2012-Apr-16 11:41 UTC

head link

[LLVMdev] Representing -ffast-math at the IR level

Here's a revised patch, plus patches showing how fpmath metadata could be
turned on in clang and dragonegg (it seemed safest for the moment to
condition on -ffast-math rather than on one of the flags implied by
-ffast-math).

Major changes:

- The FPMathOperator class can no longer be used to change math settings,
only to read them.  Currently it can be queried for accuracy info.  I split
the accuracy methods into two: one for 'fast' accuracy, one for a
numerical
accuracy (which returns +infty when the accuracy is 'fast').

- MDBuilder got support for creating fpmath metadata, in particular there is
function that returns the appropriate settings for -ffast-math.
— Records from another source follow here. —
**src/rtl/hsvrgb_pkg.sv**
```systemverilog
// ----------------------------------------------------------------------------
// hsvrgb_pkg
// Types, constants and stage records shared by the HSV to RGB pipeline.
// ----------------------------------------------------------------------------
package hsvrgb_pkg;

	localparam int FRACTION_BITS = 8;
	localparam int ONE           = 1 << FRACTION_BITS;
	localparam int DEG_PER_SEC   = 60;
	localparam int CHAN_MAX      = 255;
	localparam int W_FULL        = DEG_PER_SEC * ONE;
	localparam int DEN_SHIFT     = 2 * FRACTION_BITS;

	// hue / 60 as multiply by reciprocal, exact for all 16-bit hues
	localparam int HUE_SHIFT     = 22;
	localparam int HUE_RECIP     = ((1 << HUE_SHIFT) + DEG_PER_SEC - 1) / DEG_PER_SEC;

	// y / 60 for y below the saturation limit
	localparam int Q_SHIFT       = 20;
	localparam int Q_RECIP       = ((1 << Q_SHIFT) + DEG_PER_SEC - 1) / DEG_PER_SEC;
	localparam int Q_LIMIT       = (CHAN_MAX + 1) * DEG_PER_SEC;

	typedef enum logic [2:0] {
		SEC_RED_YEL = 3'd0,
		SEC_YEL_GRN = 3'd1,
		SEC_GRN_CYN = 3'd2,
		SEC_CYN_BLU = 3'd3,
		SEC_BLU_MAG = 3'd4,
		SEC_MAG_RED = 3'd5
	} sector_t;

	typedef struct packed {
		logic [15:0] hue;
		logic [8:0]  saturation;
		logic [8:0]  brightness_value;
	} pixel_t;

	typedef struct packed {
		logic [7:0]  red;
		logic [7:0]  green;
		logic [7:0]  blue;
		logic [31:0] packed_pixel;
	} color_t;

	// after hue decode
	typedef struct packed {
		sector_t     sec;
		logic [5:0]  rem;
		logic [8:0]  sat;
		logic [8:0]  val;
	} decode_t;

	// raw products, before scaling by 255
	typedef struct packed {
		sector_t            sec;
		logic [8:0]         vv;
		logic signed [20:0] pp;
		logic signed [26:0] pq;
		logic signed [26:0] pt;
	} prod_t;

	// scaled and shifted, ready for the final divide by 60
	typedef struct packed {
		sector_t     sec;
		logic [7:0]  vv;
		logic [7:0]  p;
		logic        q_zero;
		logic        q_sat;
		logic [13:0] q_y;
		logic        t_zero;
		logic        t_sat;
		logic [13:0] t_y;
	} scaled_t;

endpackage

```
**src/rtl/hsvrgb_sector.sv**
```systemverilog
// ----------------------------------------------------------------------------
// hsvrgb_sector
// Two stages: hue / 60 by reciprocal, then remainder and sector code.
// ----------------------------------------------------------------------------
module hsvrgb_sector import hsvrgb_pkg::*; (
	input  logic    clk,
	input  logic    arst_n,
	input  logic    in_valid,
	input  pixel_t  pixel,
	output logic    out_valid,
	output decode_t dec
);

	logic        valid_s1;
	logic [10:0] quot_s1;
	pixel_t      pix_s1;
	logic        valid_s2;
	decode_t     dec_s2;

	logic [32:0] quot_prod;
	logic [15:0] quot_x60;
	logic [15:0] rem_full;

	assign quot_prod = {17'd0, pixel.hue} * 33'(HUE_RECIP);
	assign quot_x60  = 16'({5'd0, quot_s1} * 16'(DEG_PER_SEC));
	assign rem_full  = pix_s1.hue - quot_x60;

	always_ff @(posedge clk or negedge arst_n) begin
		if (!arst_n) begin
			valid_s1 <= 1'b0;
			valid_s2 <= 1'b0;
		end else begin
			valid_s1 <= in_valid;
			valid_s2 <= valid_s1;
		end
	end

	always_ff @(posedge clk) begin
		quot_s1 <= quot_prod[HUE_SHIFT +: 11];
		pix_s1  <= pixel;
		dec_s2.rem <= rem_full[5:0];
		dec_s2.sat <= pix_s1.saturation;
		dec_s2.val <= pix_s1.brightness_value;
		if (quot_s1 >= 11'(SEC_MAG_RED))
			dec_s2.sec <= SEC_MAG_RED;
		else
			dec_s2.sec <= sector_t'(quot_s1[2:0]);
	end

	assign out_valid = valid_s2;
	assign dec       = dec_s2;

endmodule

```
**src/rtl/hsvrgb_weight.sv**
```systemverilog
// ----------------------------------------------------------------------------
// hsvrgb_weight
// Two stages: saturation weights for p, q and t, then products with value.
// ----------------------------------------------------------------------------
module hsvrgb_weight import hsvrgb_pkg::*; (
	input  logic    clk,
	input  logic    arst_n,
	input  logic    in_valid,
	input  decode_t dec,
	output logic    out_valid,
	output prod_t   prod
);

	logic               valid_s3;
	sector_t            sec_s3;
	logic [8:0]         val_s3;
	logic signed [10:0] wp_s3;
	logic signed [16:0] wq_s3;
	logic signed [16:0] wt_s3;
	logic               valid_s4;
	prod_t              prod_s4;

	logic [5:0]  rem_inv;
	logic [14:0] rs;
	logic [14:0] rts;
	logic [16:0] vv_full;

	assign rem_inv = 6'(DEG_PER_SEC) - dec.rem;
	assign rs      = {9'd0, dec.rem} * {6'd0, dec.sat};
	assign rts     = {9'd0, rem_inv} * {6'd0, dec.sat};
	assign vv_full = {8'd0, val_s3} * 17'(CHAN_MAX);

	always_ff @(posedge clk or negedge arst_n) begin
		if (!arst_n) begin
			valid_s3 <= 1'b0;
			valid_s4 <= 1'b0;
		end else begin
			valid_s3 <= in_valid;
			valid_s4 <= valid_s3;
		end
	end

	always_ff @(posedge clk) begin
		sec_s3 <= dec.sec;
		val_s3 <= dec.val;
		wp_s3  <= 11'(ONE) - {2'd0, dec.sat};
		wq_s3  <= 17'(W_FULL) - {2'd0, rs};
		wt_s3  <= 17'(W_FULL) - {2'd0, rts};

		prod_s4.sec <= sec_s3;
		prod_s4.vv  <= vv_full[FRACTION_BITS +: 9];
		prod_s4.pp  <= $signed({1'b0, val_s3}) * wp_s3;
		prod_s4.pq  <= $signed({1'b0, val_s3}) * wq_s3;
		prod_s4.pt  <= $signed({1'b0, val_s3}) * wt_s3;
	end

	assign out_valid = valid_s4;
	assign prod      = prod_s4;

endmodule

```
**src/rtl/hsvrgb_scale.sv**
```systemverilog
// ----------------------------------------------------------------------------
// hsvrgb_scale
// One stage: scale by 255, drop the fraction bits and flag clamps.
// ----------------------------------------------------------------------------
module hsvrgb_scale import hsvrgb_pkg::*; (
	input  logic    clk,
	input  logic    arst_n,
	input  logic    in_valid,
	input  prod_t   prod,
	output logic    out_valid,
	output scaled_t scaled
);

	logic    valid_s5;
	scaled_t scaled_s5;

	logic signed [28:0] pp_ext;
	logic signed [28:0] p_num;
	logic signed [34:0] pq_ext;
	logic signed [34:0] pt_ext;
	logic signed [34:0] q_num;
	logic signed [34:0] t_num;
	logic [8:0]         p_y;
	logic [14:0]        q_y;
	logic [14:0]        t_y;

	assign pp_ext = 29'(prod.pp);
	assign pq_ext = 35'(prod.pq);
	assign pt_ext = 35'(prod.pt);
	assign p_num  = (pp_ext <<< 8) - pp_ext;
	assign q_num  = (pq_ext <<< 8) - pq_ext;
	assign t_num  = (pt_ext <<< 8) - pt_ext;
	assign p_y    = p_num[DEN_SHIFT +: 9];
	assign q_y    = q_num[DEN_SHIFT +: 15];
	assign t_y    = t_num[DEN_SHIFT +: 15];

	always_ff @(posedge clk or negedge arst_n) begin
		if (!arst_n)
			valid_s5 <= 1'b0;
		else
			valid_s5 <= in_valid;
	end

	always_ff @(posedge clk) begin
		scaled_s5.sec <= prod.sec;
		scaled_s5.vv  <= (prod.vv > 9'(CHAN_MAX)) ? 8'(CHAN_MAX) : prod.vv[7:0];
		if (prod.pp < 0)
			scaled_s5.p <= 8'd0;
		else if (p_y > 9'(CHAN_MAX))
			scaled_s5.p <= 8'(CHAN_MAX);
		else
			scaled_s5.p <= p_y[7:0];
		scaled_s5.q_zero <= prod.pq < 0;
		scaled_s5.q_sat  <= q_y >= 15'(Q_LIMIT);
		scaled_s5.q_y    <= q_y[13:0];
		scaled_s5.t_zero <= prod.pt < 0;
		scaled_s5.t_sat  <= t_y >= 15'(Q_LIMIT);
		scaled_s5.t_y    <= t_y[13:0];
	end

	assign out_valid = valid_s5;
	assign scaled    = scaled_s5;

endmodule

```
**src/rtl/hsvrgb_out.sv**
```systemverilog
// ----------------------------------------------------------------------------
// hsvrgb_out
// Final stage: divide q and t by 60, pick channels by sector, pack GRBW.
// ----------------------------------------------------------------------------
module hsvrgb_out import hsvrgb_pkg::*; (
	input  logic    clk,
	input  logic    arst_n,
	input  logic    in_valid,
	input  scaled_t scaled,
	output logic    out_valid,
	output color_t  color
);

	logic   valid_s6;
	color_t color_s6;

	logic [28:0] q_prod;
	logic [28:0] t_prod;
	logic [7:0]  q;
	logic [7:0]  t;
	logic [7:0]  rd;
	logic [7:0]  gr;
	logic [7:0]  bl;

	assign q_prod = {15'd0, scaled.q_y} * 29'(Q_RECIP);
	assign t_prod = {15'd0, scaled.t_y} * 29'(Q_RECIP);

	always_comb begin
		if (scaled.q_zero)
			q = 8'd0;
		else if (scaled.q_sat)
			q = 8'(CHAN_MAX);
		else
			q = q_prod[Q_SHIFT +: 8];
		if (scaled.t_zero)
			t = 8'd0;
		else if (scaled.t_sat)
			t = 8'(CHAN_MAX);
		else
			t = t_prod[Q_SHIFT +: 8];
	end

	always_comb begin
		case (scaled.sec)
			SEC_RED_YEL: begin
				rd = scaled.vv; gr = t;         bl = scaled.p;
			end
			SEC_YEL_GRN: begin
				rd = q;         gr = scaled.vv; bl = scaled.p;
			end
			SEC_GRN_CYN: begin
				rd = scaled.p;  gr = scaled.vv; bl = t;
			end
			SEC_CYN_BLU: begin
				rd = scaled.p;  gr = q;         bl = scaled.vv;
			end
			SEC_BLU_MAG: begin
				rd = t;         gr = scaled.p;  bl = scaled.vv;
			end
			default: begin
				rd = scaled.vv; gr = scaled.p;  bl = q;
			end
		endcase
	end

	always_ff @(posedge clk or negedge arst_n) begin
		if (!arst_n)
			valid_s6 <= 1'b0;
		else
			valid_s6 <= in_valid;
	end

	always_ff @(posedge clk) begin
		color_s6.red          <= rd;
		color_s6.green        <= gr;
		color_s6.blue         <= bl;
		color_s6.packed_pixel <= {gr, rd, bl, 8'd0};
	end

	assign out_valid = valid_s6;
	assign color     = color_s6;

endmodule

```
**src/rtl/hsv_to_rgb_pixel.sv**
```systemverilog
// ----------------------------------------------------------------------------
// hsv_to_rgb_pixel
// HSV to RGB pixel converter, six-stage pipeline.
//
// input: a transaction is taken at a rising edge with start high and busy
// low; pixel carries hue in degrees, saturation and value in 1/256 units.
// busy is held low, so one pixel can be taken on every clock.
// output: done is high for one cycle with color holding red, green, blue
// and the packed GRBW word (white zero); the receiver takes it at the
// edge that ends that cycle and cannot hold it off.
// pipeline: done rises once the pixel has passed all six register
// stages in order: hue decode, remainder, weights, products, scaling,
// divide/select; throughput one pixel per cycle, as busy never stalls.
// reset: arst_n clears all stage valid bits; no transaction is in flight
// after reset and done stays low until a new pixel has gone through.
// ----------------------------------------------------------------------------
module hsv_to_rgb_pixel import hsvrgb_pkg::*; (
	input  logic   clk,
	input  logic   arst_n,
	input  logic   start,
	output logic   busy,
	input  pixel_t pixel,
	output logic   done,
	output color_t color
);

	logic    dec_valid;
	decode_t dec;
	logic    prod_valid;
	prod_t   prod;
	logic    scaled_valid;
	scaled_t scaled;

	assign busy = 1'b0;

	hsvrgb_sector u_sector (
		.clk       (clk),
		.arst_n    (arst_n),
		.in_valid  (start & ~busy),
		.pixel     (pixel),
		.out_valid (dec_valid),
		.dec       (dec)
	);

	hsvrgb_weight u_weight (
		.clk       (clk),
		.arst_n    (arst_n),
		.in_valid  (dec_valid),
		.dec       (dec),
		.out_valid (prod_valid),
		.prod      (prod)
	);

	hsvrgb_scale u_scale (
		.clk       (clk),
		.arst_n    (arst_n),
		.in_valid  (prod_valid),
		.prod      (prod),
		.out_valid (scaled_valid),
		.scaled    (scaled)
	);

	hsvrgb_out u_out (
		.clk       (clk),
		.arst_n    (arst_n),
		.in_valid  (scaled_valid),
		.scaled    (scaled),
		.out_valid (done),
		.color     (color)
	);

endmodule
```
**config.mk**
```make
export PLATFORM = sky130hd
export DESIGN_NAME = hsv_to_rgb_pixel
export DESIGN_NICKNAME = d
export VERILOG_FILES = /design/src/rtl/hsvrgb_pkg.sv /design/src/rtl/hsvrgb_sector.sv /design/src/rtl/hsvrgb_weight.sv /design/src/rtl/hsvrgb_scale.sv /design/src/rtl/hsvrgb_out.sv /design/src/rtl/hsv_to_rgb_pixel.sv
export SDC_FILE = /design/constraint.sdc
export NUM_CORES = 2
export LEC_CHECK = 0
export ABC_AREA = 0
export BUFFER_PORTS_ARGS = -buffer_cell sky130_fd_sc_hd__buf_2
export CAP_MARGIN = 20
export CORE_UTILIZATION = 50
export DETAILED_ROUTE_END_ITERATION = 10
export PLACE_DENSITY_LB_ADDON = 0.05
export SETUP_SLACK_MARGIN = 0.5
export SLEW_MARGIN = 15
export SYNTH_ARGS = -nofsm -noshare
export SYNTH_HDL_FRONTEND = slang
export SYNTH_SLANG_ARGS = --single-unit
```
**constraint.sdc**
```tcl
create_clock -name clk -period 7.7 [get_ports clk]
set_clock_uncertainty 0.2 [all_clocks]
set_input_delay 0.77 -clock clk [delete_from_list [all_inputs] [get_ports clk]]
set_output_delay 0.77 -clock clk [all_outputs]
set_load 0.01 [all_outputs]
```
==> results.txt <==
Final core utilization = 53.9%
Unrepaired setup endpoints after global routing = no
Syn Area/Cell = 9.39 um^2
GRT Total Usage = 22.6%
Ys async rst share = 2.15%
Slew Viols, Final = 0
CTS resizes = 0
Area contributors post-synth = fa_1, ha_1, dfxtp_1
Max Cap Viol = 0
CP dominant cell by count = fa_1
Final Hold Vio Count = 0
Global placement routability congestion = 0.898
DR iter-0 viols = 794
Critical Path RT = 7.93 ns
Share of layout cells above drive strength 1 = 5.42%
Die ar. = 70,800 um^2
IO Pins = 95
DRC = 0
Hold Worst Slack = 0.106 ns
Global-route wire length before repair = 130,000 um
Hold crit path type = input port to flip-flop
Sequential element share of the synthesized area = 16.1%
Yosys top cell area share = 25.9%
Routed WL = 76,100 um
Max Fclk = 157 MHz
Clk sinks = 279
Core ar. = 68,800 um^2
Final Cycle Share = 82.8%
Initial antenna violation count = 0
Synth-to-Final Area Change = 6.55%
Slew margin rel. = 25.8%
Avg WL per Cell = 16.2 um
Post-synth cell types = 80
Pre-antenna DRT Iters = 5
CTS Buf Count = 34
WS Path Type = flip-flop to flip-flop
Slowest-stage cell, CP = dfxtp_1
CTS clock-pin slew for the worst setup and hold paths = 0.06 ns
Tmin final = 6.38 ns
Vias in the first global route = 26.5k
Gate count after technology mapping = 3,712
Max Root-Sink Buffers = 3
Crit-path max cell delay = 1.00 ns
Clk_lat worst skew = 0.56 ns
DRT antenna net count = 0
Worst-margin pin slew = 1.11 ns
Setup crit end kind = flip-flop
Top FF cell, synth = dfxtp_1
Vias per cell = 5.16
Core Rows = 96
Buffers on Ports = 85
TNS Setup = 0 ns
Status = finished, final reports clean
Synth Register Bits = 279
Starting Density = 50.6%
Yosys Warn Count = 0
TritonCTS clock tree = done
Yosys top cell by area = fa_1
Cell chain of the critical path = buf_4, nand2_1, fa_1, fa_1, inv_1, fa_1, inv_1, fa_1, fa_1, inv_1, ha_1, a21o_1, a21oi_1, nand2b_1, o31ai_1, o21ai_1, a221oi_1, o21bai_1, xnor2_1
Post-Syn Area = 34,800 um^2
Most common cell after layout, fill and taps aside = inv_1
DP HPWL = 63,400 um
Worst-path maximum fanout = 26
N_diodes = 0
Die H = 266 um
Max H-tree Level = 2
Number of synthesized flops with an enable pin = 0
Postcts setup bufs = 0
Grt ovf = 0
Crit path arrival time = 6.61 ns
CP Launch Type = flip-flop
Pin count of the biggest net entering global routing = 50
Via count = 24.2k
Root buf cell = clkbuf_16
Horiz. Die Dim = 266 um
Nets = 4,847
Final Setup Violations = 0
Most frequent cells in the layout = inv_1, ha_1, fa_1, and2_1, nand2_1
[logic make-up after synthesis]
logic type | share of synthesized area [%]
DFF | 16.1
AOI/OAI and AO/OA | 8.48
xor gates and xnor gates | 4.45
adders and majority gates | 48.2
muxes | 0.320
buffers and inverters | 9.25
other | 0.0108
and+or+nand+nor | 13.2
[flip-flops by register name (all words and copies together) (netlist names), 9 cells and up]
register          count
u_weight.prod        83
u_scale.scaled       51
u_sector.dec         27
u_out.color          24
u_sector.pix_s1      24
u_weight.wq_s3       16
u_weight.wt_s3       15
u_sector.quot_s1     11
u_weight.wp_s3       10
u_weight.val_s3       9
[final cells by class]
class	instances	area (um^2)
fill	6339	31700
multi-input combinational	2616	26000
sequential	279	5620
inverter	707	2650
tap	931	1160
clock buffer	41	927
timing repair buffer	100	541
clock inverter	20	184
[cell usage after synthesis (all sizes together) (7+ instances only)]
master and instances:
nand2b 23, inv 707, nor2 120, or3 13
o21bai 17, o211ai 16, xnor2 120, and2 281
nand2 275, nor2b 27, buf 41, o21ai 74
o21a 18, a21o 54, mux2i 10, clkbuf 77
a21oi 131, fa 451, xor2 57, nor4 7
or2 27, o31ai 12, and3 18, a211oi 27
ha 621, a31oi 18, dfxtp 273, nand3 32
nand4 16, nor3 43
[stage by stage]
| stage | cells | area, um^2 | worst slack [ns] |
|---|---|---|---|
| after CTS | 4694 | 37100 | 1.33 |
| after global placement | 4632 | 36000 | 1.47 |
| after detailed placement | 4632 | 36000 | 1.34 |
| final | 4694 | 37100 | 1.32 |
| after global routing | 4694 | 37100 | 1.00 |
| after floorplan | 3720 | 34900 | 1.98 |
[worst paths after layout]
kind	startpoint	endpoint	slack (ns)	cells past startpoint
min in group asynchronous	arst_n	u_sector.out_valid	0.35	2
max in group asynchronous	arst_n	u_scale.out_valid	6.81	2
worst max-delay path	u_weight.val_s3[6]	u_weight.prod[25]	1.32	19
worst max register to register	u_weight.val_s3[6]	u_weight.prod[25]	1.32	19
worst min register to register	u_weight.sec_s3[0]	u_weight.prod[84]	0.11	0
worst min-delay path	start	u_sector.valid_s1	0.11	1
[worst max-delay path, delay by kind of cell, from the launching register on]
kind | cells | cell delay, ns
simple gates | 2 | 0.20
xor+xnor | 1 | 0.13
compound gates | 6 | 1.56
flops | 1 | 1.00
fa+ha+maj | 6 | 2.62
buf+inv | 4 | 0.54
[per-layer routing]
metal	GRT usage (%)	vias to the layer above	routed length, um
li1	-	11900	-
met1	29.0	11900	34800
met2	40.1	323	37300
met3	2.55	95	2260
met4	5.95	0	1740
met5	0	-	0
[repair_timing]
| action | CTS | global route |
|---|---|---|
| setup endpoints to repair | 0 | 0 |
| hold buffers | 1 | 0 |
| hold endpoints to repair | 6 | 0 |
Power is left out: the tool's default activity adds up to more than one toggle a clock period on the data nets, which glitch-free logic cannot reach.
- A default fpmath setting can be supplied to IRBuilder, which will then apply
it to all floating point operations.  It is also possible to specify specific
fpmath metadata when creating an operation.

Ciao, Duncan.
-------------- next part --------------
A non-text attachment was scrubbed...
Name: fastm.diff
Type: text/x-patch
Size: 18788 bytes
Desc: not available
URL:
<http://lists.llvm.org/pipermail/llvm-dev/attachments/20120416/e7f4b1c8/attachment.bin>
-------------- next part --------------
A non-text attachment was scrubbed...
Name: fastm-clang.diff
Type: text/x-patch
Size: 1497 bytes
Desc: not available
URL:
<http://lists.llvm.org/pipermail/llvm-dev/attachments/20120416/e7f4b1c8/attachment-0001.bin>
-------------- next part --------------
A non-text attachment was scrubbed...
Name: fastm-dragonegg.diff
Type: text/x-patch
Size: 563 bytes
Desc: not available
URL:
<http://lists.llvm.org/pipermail/llvm-dev/attachments/20120416/e7f4b1c8/attachment-0002.bin>

Renato Golin

2012-Apr-16 12:16 UTC

head link

[LLVMdev] Representing -ffast-math at the IR level

Hi Duncan,

I like the changes to IRBuilder and how the operator can't change it.
Looks a lot safer (mistake-wise) and more convenient.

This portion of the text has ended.